Price localization — LATAM vs US tier design
A single global price in USD is a structural mistake for SaaS products with meaningful LATAM revenue. Purchasing-power parity between Mexico, Colombia, or Argentina vs the US runs 3-5×. A $99/month plan that converts well in the US will price out most SMBs in Mexico. Localized pricing strategies: (1) LATAM-tier plan: separate plan family at 30-50% of US price with local payment methods (OXXO Pay, PSE, Mercado Pago); (2) currency denomination: charge in MXN or COP to remove FX volatility risk for the customer — they pay MXN 1,200 instead of USD 60, same conversion; (3) feature gate by market: LATAM plans skip features rarely used locally (US SOC 2 audit exports, US payroll integrations) to lower cost-to-serve and justify the lower ASP.
OpenView 2025 estimates 20-35% of SaaS revenue growth in the next 5 years in the B2B segment will come from LatAm, EMEA, and APAC. Teams without a localized pricing strategy are leaving a structural slot open for regional competitors to fill at prices they can sustain.
Freemium vs free trial: the decision framework
Neither model is universally better. Freemium works when: (1) you can deliver meaningful value in the free tier without giving away the product; (2) the free user base generates network effects or product data that improves the paid tier; (3) viral loops exist (the free user shares or invites others). Free trial works when: (1) the product requires onboarding context to deliver value — a free tier confuses; (2) the buyer is a team or company, not an individual; (3) time-boxed urgency (14 days) drives conversion better than feature gating. ProductLed 2025 reports median trial-to-paid conversion of 14-22% for bottom-up PLG products; freemium-to-paid of 2-5% for consumer-leaning tools. The simulator models both paths with your specific conversion and churn rates to compute net-revenue impact.
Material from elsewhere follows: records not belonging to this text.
**src/rtl/assert_macros.svh**
```systemverilog
// assertion macros used by the queue top level
`ifndef ASSERT_MACROS_SVH
`define ASSERT_MACROS_SVH

// property must hold at every clock edge outside reset
`define SJQ_ASSERT(name, clk, rstn, prop, msg) \
    name: assert property (@(posedge clk) disable iff (!rstn) prop) \
        else $error(msg);

// expression must never be true outside reset
`define SJQ_ASSERT_NEVER(name, clk, rstn, expr, msg) \
    name: assert property (@(posedge clk) disable iff (!rstn) !(expr)) \
        else $error(msg);

`endif

```
**src/rtl/sjq_pkg.sv**
```systemverilog
// types, codes and helpers of the sorted job queue
`default_nettype none

package sjq_pkg;

    localparam int QUEUE_DEPTH = 16;
    localparam int CNT_W       = $clog2(QUEUE_DEPTH + 1);
    localparam int KEY_W       = 16;

    // operation codes
    localparam logic [1:0] KIND_INSERT = 2'd0;
    localparam logic [1:0] KIND_POP    = 2'd1;
    localparam logic [1:0] KIND_RESORT = 2'd2;

    // ordering modes
    localparam logic [1:0] MODE_FCFS = 2'd0;
    localparam logic [1:0] MODE_SJF  = 2'd1;
    localparam logic [1:0] MODE_PRIO = 2'd2;

    // result status codes
    localparam logic [1:0] STATUS_OK    = 2'd0;
    localparam logic [1:0] STATUS_EMPTY = 2'd1;
    localparam logic [1:0] STATUS_FULL  = 2'd2;

    typedef struct packed {
        logic [7:0]  job_id;
        logic [15:0] cpu_time;
        logic [7:0]  job_priority;
    } job_t;

    typedef struct packed {
        logic [1:0]  kind;
        logic [7:0]  job_id;
        logic [15:0] cpu_time;
        logic [7:0]  job_priority;
    } in_item_t;

    typedef struct packed {
        logic [1:0]       status;
        logic [7:0]       out_job_id;
        logic [15:0]      out_cpu_time;
        logic [7:0]       out_priority;
        logic [CNT_W-1:0] fill;
    } out_item_t;

    // what every cell does with its entry
    typedef enum logic [1:0] {
        MOVE_HOLD,
        MOVE_INSERT,
        MOVE_LEFT,
        MOVE_SORT
    } move_t;

    typedef enum logic [2:0] {
        S_IDLE,
        S_INSERT,
        S_POP,
        S_REPLY,
        S_SORT_EVAL,
        S_SORT_MOVE
    } state_t;

    // broadcast from the controller to the row of cells
    typedef struct packed {
        logic             eval;
        logic             ordered;
        logic             cpu_key;
        logic [KEY_W-1:0] key;
        logic [CNT_W-1:0] lo;
        logic [CNT_W-1:0] hi;
        move_t            move;
        job_t             new_entry;
    } cell_ctrl_t;

    function automatic logic [KEY_W-1:0] job_key(job_t j, logic cpu_key);
        logic [KEY_W-1:0] k;
        if (cpu_key) begin
            k = j.cpu_time;
        end else begin
            k = {{(KEY_W - 8){1'b0}}, j.job_priority};
        end
        return k;
    endfunction

endpackage

`default_nettype wire

```
**src/rtl/sjq_cell.sv**
```systemverilog
// one slot of the queue: holds a job, flags the insert point, shifts
`default_nettype none

module sjq_cell #(
    parameter int CELL_INDEX = 0
) (
    input  logic                       aclk,
    input  logic                       aresetn,
    input  sjq_pkg::cell_ctrl_t        ctrl,
    input  logic [sjq_pkg::KEY_W-1:0]  left_key,
    input  sjq_pkg::job_t              left_entry,
    input  sjq_pkg::job_t              right_entry,
    input  logic                       clr_before,
    input  logic                       clr_at,
    input  logic                       clr_next,
    output sjq_pkg::job_t              entry,
    output logic [sjq_pkg::KEY_W-1:0]  key,
    output logic                       hit
);
    import sjq_pkg::*;

    localparam logic [CNT_W-1:0] IDX = CNT_W'(CELL_INDEX);

    job_t entry_reg;
    job_t entry_next;
    logic hit_reg;
    logic hit_next;
    logic head_hit;
    logic mid_hit;
    logic tail_hit;

    assign key   = job_key(entry_reg, ctrl.cpu_key);
    assign entry = entry_reg;
    assign hit   = hit_reg;

    // insert point test within the sorted region lo..hi-1, or at hi after it (only hi when unordered)
    always_comb begin
        head_hit = (IDX == ctrl.lo) && (ctrl.lo < ctrl.hi) && (key > ctrl.key);
        mid_hit  = (IDX > ctrl.lo) && (IDX < ctrl.hi) &&
                   (left_key <= ctrl.key) && (key >= ctrl.key);
        tail_hit = (IDX == ctrl.hi);
        if (ctrl.ordered) begin
            hit_next = head_hit || mid_hit || tail_hit;
        end else begin
            hit_next = tail_hit;
        end
    end

    // entry movement
    always_comb begin
        entry_next = entry_reg;
        case (ctrl.move)
            MOVE_INSERT: begin
                if (!clr_before) begin
                    entry_next = left_entry;
                end else if (!clr_at) begin
                    entry_next = ctrl.new_entry;
                end
            end
            MOVE_LEFT: begin
                entry_next = right_entry;
            end
            MOVE_SORT: begin
                if (clr_next) begin
                    entry_next = right_entry;
                end else if (clr_at) begin
                    entry_next = ctrl.new_entry;
                end
            end
            default: begin
                entry_next = entry_reg;
            end
        endcase
    end

    always_ff @(posedge aclk) begin
        entry_reg <= entry_next;
    end

    always_ff @(posedge aclk) begin
        if (!aresetn) begin
            hit_reg <= 1'b0;
        end else if (ctrl.eval) begin
            hit_reg <= hit_next;
        end
    end

endmodule

`default_nettype wire

```
**src/rtl/sorted_job_queue.sv**
```systemverilog
// sorted job queue top level: controller, row of cells, result register
//
//   channel   ports               direction  carries
//   s_        s_valid/s_ready     in         in_item_t (insert, pop, resort)
//   m_        m_valid/m_ready     out        out_item_t (status, job, fill)
//   cfg_      cfg_wr_en           in         order_mode, no wait
//
// insert: the accept cycle evaluates the insert point in every cell and the insert
// state shifts the row; pop shifts it left in the pop state; rejected or ignored
// operations only reply. resort moves each job from the head into the sorted
// tail in an evaluate state and a shift state.
// reset clears fill and control only; slots need no clearing pass.
// a stalled result register holds the controller in its finishing state.
`default_nettype none

module sorted_job_queue (
    input  logic                aclk,
    input  logic                aresetn,
    input  logic                s_valid,
    output logic                s_ready,
    input  sjq_pkg::in_item_t   s_data,
    output logic                m_valid,
    input  logic                m_ready,
    output sjq_pkg::out_item_t  m_data,
    input  logic                cfg_wr_en,
    input  logic [1:0]          cfg_wr_data
);
    import sjq_pkg::*;

`include "assert_macros.svh"

    localparam logic [CNT_W-1:0] DEPTH_CNT = CNT_W'(QUEUE_DEPTH);
    localparam logic [CNT_W-1:0] ONE_CNT   = CNT_W'(1);

    state_t           state_reg, state_next;
    logic [1:0]       mode_reg;
    logic [CNT_W-1:0] count_reg, count_next;
    logic [CNT_W-1:0] lo_reg, lo_next;
    logic [1:0]       status_reg, status_next;
    job_t             new_reg, new_next;
    logic             m_valid_reg, m_valid_next;
    out_item_t        m_data_reg;

    cell_ctrl_t       ctrl;
    logic             res_load;
    out_item_t        res_data;
    logic             out_free;
    logic             ordered;
    job_t             in_job;

    job_t             entries [QUEUE_DEPTH];
    logic [KEY_W-1:0] keys    [QUEUE_DEPTH];
    logic [QUEUE_DEPTH-1:0] hit_vec;
    logic [QUEUE_DEPTH-1:0] clr_at_vec;

    assign out_free = !m_valid_reg || m_ready;
    assign ordered  = (mode_reg == MODE_SJF) || (mode_reg == MODE_PRIO);
    assign in_job   = '{job_id: s_data.job_id, cpu_time: s_data.cpu_time,
                        job_priority: s_data.job_priority};

    // row of cells
    genvar i;
    generate
        for (i = 0; i < QUEUE_DEPTH; i++) begin : g_cell
            logic [KEY_W-1:0] left_key_w;
            job_t             left_entry_w;
            job_t             right_entry_w;
            logic             clr_before_w;
            logic             clr_next_w;

            // no insert point at or before this cell
            assign clr_at_vec[i] = ~|hit_vec[i:0];

            if (i == 0) begin : g_first
                assign left_key_w   = '0;
                assign left_entry_w = entries[0];
                assign clr_before_w = 1'b1;
            end else begin : g_inner_left
                assign left_key_w   = keys[i-1];
                assign left_entry_w = entries[i-1];
                assign clr_before_w = clr_at_vec[i-1];
            end

            if (i == QUEUE_DEPTH - 1) begin : g_last
                assign right_entry_w = entries[i];
                assign clr_next_w    = 1'b0;
            end else begin : g_inner_right
                assign right_entry_w = entries[i+1];
                assign clr_next_w    = clr_at_vec[i+1];
            end

            sjq_cell #(
                .CELL_INDEX (i)
            ) u_cell (
                .aclk        (aclk),
                .aresetn     (aresetn),
                .ctrl        (ctrl),
                .left_key    (left_key_w),
                .left_entry  (left_entry_w),
                .right_entry (right_entry_w),
                .clr_before  (clr_before_w),
                .clr_at      (clr_at_vec[i]),
                .clr_next    (clr_next_w),
                .entry       (entries[i]),
                .key         (keys[i]),
                .hit         (hit_vec[i])
            );
        end
    endgenerate

    // next state
    always_comb begin
        state_next = state_reg;
        case (state_reg)
            S_IDLE: begin
                if (s_valid) begin
                    case (s_data.kind)
                        KIND_INSERT: begin
                            state_next = (count_reg < DEPTH_CNT) ? S_INSERT : S_REPLY;
                        end
                        KIND_POP: begin
                            state_next = (count_reg != '0) ? S_POP : S_REPLY;
                        end
                        KIND_RESORT: begin
                            state_next = (ordered && count_reg != '0) ? S_SORT_EVAL
                                                                      : S_REPLY;
                        end
                        default: begin
                            state_next = S_REPLY;
                        end
                    endcase
                end
            end
            S_INSERT, S_POP, S_REPLY: begin
                if (out_free) begin
                    state_next = S_IDLE;
                end
            end
            S_SORT_EVAL: begin
                state_next = S_SORT_MOVE;
            end
            S_SORT_MOVE: begin
                state_next = (lo_reg == ONE_CNT) ? S_REPLY : S_SORT_EVAL;
            end
            default: begin
                state_next = S_IDLE;
            end
        endcase
    end

    // controller outputs and datapath updates
    always_comb begin
        s_ready        = 1'b0;
        res_load       = 1'b0;
        res_data       = '0;
        res_data.fill  = count_reg;
        count_next     = count_reg;
        lo_next        = lo_reg;
        status_next    = status_reg;
        new_next       = new_reg;
        ctrl.eval      = 1'b0;
        ctrl.ordered   = ordered;
        ctrl.cpu_key   = (mode_reg == MODE_SJF);
        ctrl.key       = keys[0];
        ctrl.lo        = lo_reg;
        ctrl.hi        = count_reg;
        ctrl.move      = MOVE_HOLD;
        ctrl.new_entry = entries[0];
        case (state_reg)
            S_IDLE: begin
                s_ready  = 1'b1;
                ctrl.key = job_key(in_job, mode_reg == MODE_SJF);
                ctrl.lo  = '0;
                if (s_valid) begin
                    new_next    = in_job;
                    lo_next     = count_reg;
                    status_next = STATUS_OK;
                    if (s_data.kind == KIND_INSERT) begin
                        if (count_reg < DEPTH_CNT) begin
                            ctrl.eval = 1'b1;
                        end else begin
                            status_next = STATUS_FULL;
                        end
                    end else if (s_data.kind == KIND_POP && count_reg == '0) begin
                        status_next = STATUS_EMPTY;
                    end
                end
            end
            S_INSERT: begin
                ctrl.new_entry = new_reg;
                if (out_free) begin
                    ctrl.move     = MOVE_INSERT;
                    count_next    = count_reg + ONE_CNT;
                    res_load      = 1'b1;
                    res_data.fill = count_reg + ONE_CNT;
                end
            end
            S_POP: begin
                if (out_free) begin
                    ctrl.move             = MOVE_LEFT;
                    count_next            = count_reg - ONE_CNT;
                    res_load              = 1'b1;
                    res_data.status       = STATUS_OK;
                    res_data.out_job_id   = entries[0].job_id;
                    res_data.out_cpu_time = entries[0].cpu_time;
                    res_data.out_priority = entries[0].job_priority;
                    res_data.fill         = count_reg - ONE_CNT;
                end
            end
            S_REPLY: begin
                if (out_free) begin
                    res_load        = 1'b1;
                    res_data.status = status_reg;
                end
            end
            S_SORT_EVAL: begin
                ctrl.eval = 1'b1;
            end
            S_SORT_MOVE: begin
                ctrl.move = MOVE_SORT;
                lo_next   = lo_reg - ONE_CNT;
            end
            default: begin
                s_ready = 1'b0;
            end
        endcase
    end

    // result register
    always_comb begin
        if (res_load) begin
            m_valid_next = 1'b1;
        end else if (m_ready) begin
            m_valid_next = 1'b0;
        end else begin
            m_valid_next = m_valid_reg;
        end
    end

    always_ff @(posedge aclk) begin
        if (res_load) begin
            m_data_reg <= res_data;
        end
    end

    // control registers
    always_ff @(posedge aclk) begin
        if (!aresetn) begin
            state_reg   <= S_IDLE;
            mode_reg    <= MODE_FCFS;
            count_reg   <= '0;
            lo_reg      <= '0;
            status_reg  <= STATUS_OK;
            m_valid_reg <= 1'b0;
        end else begin
            state_reg   <= state_next;
            count_reg   <= count_next;
            lo_reg      <= lo_next;
            status_reg  <= status_next;
            m_valid_reg <= m_valid_next;
            if (cfg_wr_en) begin
                mode_reg <= cfg_wr_data;
            end
        end
    end

    // job latched from every accepted transfer, used by insert
    always_ff @(posedge aclk) begin
        new_reg <= new_next;
    end

    assign m_valid = m_valid_reg;
    assign m_data  = m_data_reg;

    // checks
    `SJQ_ASSERT_NEVER(a_fill_bound, aclk, aresetn, count_reg > DEPTH_CNT, "fill above depth")
    `SJQ_ASSERT(a_insert_point, aclk, aresetn, (state_reg == S_INSERT) |-> (hit_vec != '0), "insert without an insert point")
    `SJQ_ASSERT(a_result_free, aclk, aresetn, res_load |-> (!m_valid_reg || m_ready), "result overwrites a pending transfer")
    `SJQ_ASSERT(a_pop_count, aclk, aresetn, (state_reg == S_POP && res_load) |=> (count_reg == $past(count_reg) - ONE_CNT), "pop did not lower fill")

endmodule

`default_nettype wire
```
Red flags in pricing decisions
- Raising prices without knowing current customer elasticity — run at least a Van Westendorp survey or a Gabor-Granger ladder before committing.
- Grandfathering forever — grandfather for 12-18 months maximum, then migrate with a documented value explanation. Permanent grandfathering creates a dual-price-class that corrodes NRR long-term.
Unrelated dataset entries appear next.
[src/design/trf_pkg.sv]
// ----------------------------------------------------------------------------
// Theora RTP fragmenter package
// Shared constants, codes and the queue word between front and back.
// ----------------------------------------------------------------------------
`timescale 1ns / 1ps

package trf_pkg;

	localparam int FRAME_SIZE_BITS_DEF = 20;
	localparam int QUEUE_DEPTH_DEF     = 4;

	localparam logic [23:0] CONFIG_IDENT_RST = 24'h011983;
	localparam logic [15:0] MAX_FRAGMENT_RST = 16'd900;

	localparam int HDR_LEN = 6;
	localparam int IDX_BITS = 3;

	localparam int CFG_INDEX_BITS = 1;
	localparam int CFG_DATA_BITS  = 24;

	localparam logic [CFG_INDEX_BITS-1:0] REG_CONFIG_IDENT = 1'd0;
	localparam logic [CFG_INDEX_BITS-1:0] REG_MAX_FRAGMENT = 1'd1;

	typedef enum logic [1:0] {
		FT_WHOLE = 2'd0,
		FT_START = 2'd1,
		FT_CONT  = 2'd2,
		FT_END   = 2'd3
	} frag_type_t;

	typedef struct packed {
		logic [7:0]  data;
		logic        opens;
		logic [23:0] ident;
		logic [7:0]  type_byte;
		logic [15:0] pay;
		logic        eop;
		logic        fm;
	} entry_t;

endpackage

[src/design/trf_queue.sv]
// ----------------------------------------------------------------------------
// Theora RTP fragmenter queue
// Small register FIFO between the classifier and the packet emitter.
// ----------------------------------------------------------------------------
`timescale 1ns / 1ps

module trf_queue #(
	parameter int DEPTH = trf_pkg::QUEUE_DEPTH_DEF
) (
	input  logic            clk,
	input  logic            arst_n,
	input  logic            push,
	input  trf_pkg::entry_t push_word,
	input  logic            pop,
	output trf_pkg::entry_t head_word,
	output logic            empty,
	output logic            full
);
	import trf_pkg::*;

	localparam int PW = (DEPTH > 1) ? $clog2(DEPTH) : 1;
	localparam int CNTW = $clog2(DEPTH + 1);

	entry_t          mem_q [DEPTH];
	logic [PW-1:0]   wr_ptr_q;
	logic [PW-1:0]   rd_ptr_q;
	logic [CNTW-1:0] count_q;

	assign empty     = (count_q == '0);
	assign full      = (count_q == CNTW'(DEPTH));
	assign head_word = mem_q[rd_ptr_q];

	always_ff @(posedge clk) begin
		if (push) begin
			mem_q[wr_ptr_q] <= push_word;
		end
	end

	always_ff @(posedge clk or negedge arst_n) begin
		if (!arst_n) begin
			wr_ptr_q <= '0;
			rd_ptr_q <= '0;
			count_q  <= '0;
		end else begin
			if (push) begin
				wr_ptr_q <= (wr_ptr_q == PW'(DEPTH - 1)) ? '0 : wr_ptr_q + PW'(1);
			end
			if (pop) begin
				rd_ptr_q <= (rd_ptr_q == PW'(DEPTH - 1)) ? '0 : rd_ptr_q + PW'(1);
			end
			if (push && !pop) begin
				count_q <= count_q + CNTW'(1);
			end else if (pop && !push) begin
				count_q <= count_q - CNTW'(1);
			end
		end
	end

endmodule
- Changing price without changing packaging — a price increase that is not anchored in a visible value addition (new feature, higher limits, better SLA) will land as pure extraction and trigger churn reviews.
- Copying a competitor's price list without understanding their cost structure — your gross margin, CAC, and LTV may require a completely different price point to sustain the business.
How to use this simulator
Load current price, active subscribers, estimated elasticity, incremental churn triggered by the change, and gross margin. The engine returns projected MRR, churn, ARPU, and revenue at 12/24 months under four scenarios: no change, +10% price, +20% with grandfathering, and tier restructure (new high tier). Each scenario returns delta on net revenue, contribution margin, and quantity-drop break-even.